CSG candidates criticize opponents' platform at debate
At a debate hosted Wednesday evening by Central Student Government, representatives from parties Your Michigan, Defend Affirmative Action Party and newMich spoke about the importance of mental health awareness and resources, the rights of undocumented students and the prevalence of Greek life on campus.
The event is the second during this CSG election cycle, following a debate hosted by The Michigan Daily last week.
Moderated by Aaron Kall, University of Michigan director of debate, the debate was split between the presidential candidates debating for the first hour and the vice presidents debating for the second.
In his opening remarks, Your Michigan presidential candidate Thomas Hislop, a Public Policy junior, called for a moment of silence for the University student found dead earlier this week.
A CSG resolution that aimed to support undocumented students by advocating for the extension of in-state tuition to undocumented students was an early topic of contention. LSA senior Keysha Wall, the Defend Affirmative Action Party presidential candidate, criticizing both Your Michigan and newMich for their response to it. In her opening remarks, Wall challenged her opponents to take a stronger stance on on the resolution, citing Your Michigan’s presidential candidates’ decision to vote against the resolution.
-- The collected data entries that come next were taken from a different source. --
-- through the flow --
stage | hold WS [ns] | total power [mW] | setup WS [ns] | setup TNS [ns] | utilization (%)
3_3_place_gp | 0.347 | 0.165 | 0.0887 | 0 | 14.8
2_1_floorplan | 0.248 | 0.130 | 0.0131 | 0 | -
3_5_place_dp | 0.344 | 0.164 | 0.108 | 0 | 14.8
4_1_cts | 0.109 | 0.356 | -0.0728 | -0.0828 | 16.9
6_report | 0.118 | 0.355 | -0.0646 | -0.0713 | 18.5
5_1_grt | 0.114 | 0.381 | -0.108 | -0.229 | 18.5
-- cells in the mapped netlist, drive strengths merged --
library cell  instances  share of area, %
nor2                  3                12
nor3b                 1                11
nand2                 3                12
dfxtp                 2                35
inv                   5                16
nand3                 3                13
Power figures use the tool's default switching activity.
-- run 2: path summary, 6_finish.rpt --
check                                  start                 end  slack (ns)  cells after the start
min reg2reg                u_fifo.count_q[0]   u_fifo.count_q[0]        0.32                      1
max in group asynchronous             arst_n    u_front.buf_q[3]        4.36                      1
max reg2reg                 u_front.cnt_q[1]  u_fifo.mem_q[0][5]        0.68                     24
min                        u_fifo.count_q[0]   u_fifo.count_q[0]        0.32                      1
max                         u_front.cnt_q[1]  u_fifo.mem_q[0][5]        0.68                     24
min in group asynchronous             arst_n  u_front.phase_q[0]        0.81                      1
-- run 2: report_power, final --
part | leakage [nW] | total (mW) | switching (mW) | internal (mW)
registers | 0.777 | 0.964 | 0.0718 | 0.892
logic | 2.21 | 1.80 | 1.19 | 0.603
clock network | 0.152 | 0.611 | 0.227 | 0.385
$ cat src/bgi_ram.sv
module bgi_ram #(
  parameter int Width = 32,
  parameter int Depth = 32
) (
  input  logic                     clk_i,
  input  logic                     we_i,
  input  logic [$clog2(Depth)-1:0] waddr_i,
  input  logic [Width-1:0]         wdata_i,
  input  logic [$clog2(Depth)-1:0] raddr_i,
  output logic [Width-1:0]         rdata_o
);

  logic [Width-1:0] mem_q [Depth];
  logic [Width-1:0] rdata_q;

  always_ff @(posedge clk_i) begin
    if (we_i) begin
      mem_q[waddr_i] <= wdata_i;
    end
    rdata_q <= mem_q[raddr_i];
  end

  assign rdata_o = rdata_q;

endmodule

$ cat config.mk
export PLATFORM = sky130hd
export DESIGN_NAME = bgi_ram
export DESIGN_NICKNAME = d
export VERILOG_FILES = /design/src/bgi_ram.sv
export SDC_FILE = /design/constraint.sdc
export NUM_CORES = 1
export LEC_CHECK = 0
export BUFFER_PORTS_ARGS = -buffer_cell sky130_fd_sc_hd__buf_2
export CORE_MARGIN = 2
export CORE_UTILIZATION = 55
export DETAILED_ROUTE_END_ITERATION = 8
export HOLD_SLACK_MARGIN = 0.08
export PLACE_DENSITY_LB_ADDON = 0.25
export SLEW_MARGIN = 10
export SYNTH_ARGS = -nofsm -noshare
export SYNTH_HDL_FRONTEND = slang
export SYNTH_SLANG_ARGS = --single-unit
$ cat constraint.sdc
create_clock -name clk_i -period 3 [get_ports clk_i]
set_input_delay 0.45 -clock clk_i [delete_from_list [all_inputs] [get_ports clk_i]]
set_output_delay 0.45 -clock clk_i [all_outputs]
set_load 0.03 [all_outputs]
### Yosys cells after proc, flatten, opt, wreduce, memory -nomap -nowiden

Memories as Yosys holds them, arrays and structs flattened. A register that Yosys moved wholly into a read port is not among the register bits.
Index checks and enable logic that the tools add are counted.
Widths: inputs -> output; s select.

| storage, ports and cells | value |
|---|---|
| memories | 1 |
| register bits after elaboration | 0 |
| word-level logic and storage cells | 3 |
| memory bits (writable) | 1,024 |

| cells by class | value |
|---|---|
| multiplexer cells | 2 |

Memories:

| name | words | bits a word | read ports | clocked after memory_dff | write ports | RTL line | RTL |
|---|---|---|---|---|---|---|---|
| mem_q | 32 | 32 | 1 | 1 | 1 | 13 | `logic [Width-1:0] mem_q [Depth];` |

Operator list:

| cell | count |
|---|---|
| $mux 1 | 2 |

### Longest topological paths before layout

| logic depth | value |
|---|---|
| depth after elaboration | 2 |
| gate-level depth with buffers | 8 |
| mapped depth without buffers | 5 |

### Worst setup path before layout

No wires, ideal clock.

| timing path | value |
|---|---|
| path kind | in2reg |
| start point | input port waddr_i[1] |
| end point | memory mem_q[12][0], enable pin |
| required time | 2,579 ps |
| path slack | 116 ps |
| arrival time | 2,463 ps |
| stages | 3 |
| path buffers | 1 |
| path through | or3b_2 > clkbuf_1 > nor2_1 |

RTL lines:

| element | RTL line | RTL |
|---|---|---|
| start: declaration | 7 | `input logic [$clog2(Depth)-1:0] waddr_i,` |
| end: declaration | 13 |  |

Straight into the memory's write port.

### Final worst setup path

| timing path | value |
|---|---|
| start point | register rdata_q[14], in the netlist rdata_o[14], read port of mem_q |
| end point | output port rdata_o[14] |

RTL lines:

| element | RTL line | RTL |
|---|---|---|
| start: declaration | 14 | `logic [Width-1:0] rdata_q;` |
| end: declaration | 10 | `output logic [Width-1:0] rdata_o` |

No word-level cell between the ends.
newMICH presidential candidate David Schafer, an LSA junior, agreed with Wall, charging that Hislop interrupted two women of color while debating the resolution.
In response, Hislop said he supported the spirit of the resolution, but the content of it wasn’t well planned. He also said the two women involved in the conversation agreed with him and emphasized that he supported the message behind the resolution.
Beyond the resolution, candidates also sought to show how they were different as a party on a number of other fronts. In speaking to their platform during the presidential debate, Your Michigan heavily emphasized the tangibility of their goals and their interest in working with the University administration closely, criticizing what they called newMICH’s strategy of “demands.” In Schafer responded to those criticisms by calling Hislop’s emphasis on working with the administration rather than demanding changes an example of privilege, saying that minorities had a right to demand modifications to current policies.
The theme of showing difference continued in the vice presidential debate, most notably when candidates were asked if they considered the University to be “great,” referring to the slogan of GOP presidential candidate Donald Trump, “Make America Great Again.”
newMICH vice-presidential candidate Micah Griggs, an LSA junior, charged that Your Michigan had referred incorrectly to Black students in their platform.
“When first addressing Black students, they first called them intercity, then they called them urban and then finally called them underrepresented,” Griggs said.
She added that she thought Your Michigan’s platform was full of “condescending language,” calling it similar to an attitude she said the University presents that keeps many Black students from attending.
In response, Your Michigan vice-presidential candidate Cam Dotson, an LSA junior, defended his use of using “intercity” and “urban” as correct language he learned from his sociology classes.
The debate also touched on the presence of Greek life — which several candidates belong to — on campus.
Hislop referenced his leadership position in Greek life, saying he accepted it because he wanted to bring about change. He said he hopes to see safer measures for students, such as earlier dining hall hours and safer tailgates.
Wall said she believed that Greek life supports women in their time in college and provides sisterhood, but also said that the University needs to address sexual assault and rape on campus. Wall and Okorom both put heavy emphasis on the expulsion and outing of rapists on campus throughout the debate, stating the University had a history of covering up incidents.
After the debate, current CSG President Cooper Charlton, an LSA senior, said he believed that DAAP’s closing speech was most passionate.
During the remarks, Wall stated that CSG had previously let students be oppressed, citing DAAP’s experiences with protesting on campus.
“I was very moved by the passion, and that was something I really resonated with as a leader,” Charlton said.
He noted that the issues being discussed this year include an underlying distrust for CSG.
“I definitely think CSG has a lack of trust from student body right now,” Charlton said. “It’s something we’ve tried to fight this year, and unfortunately I don’t think we completed our goal.”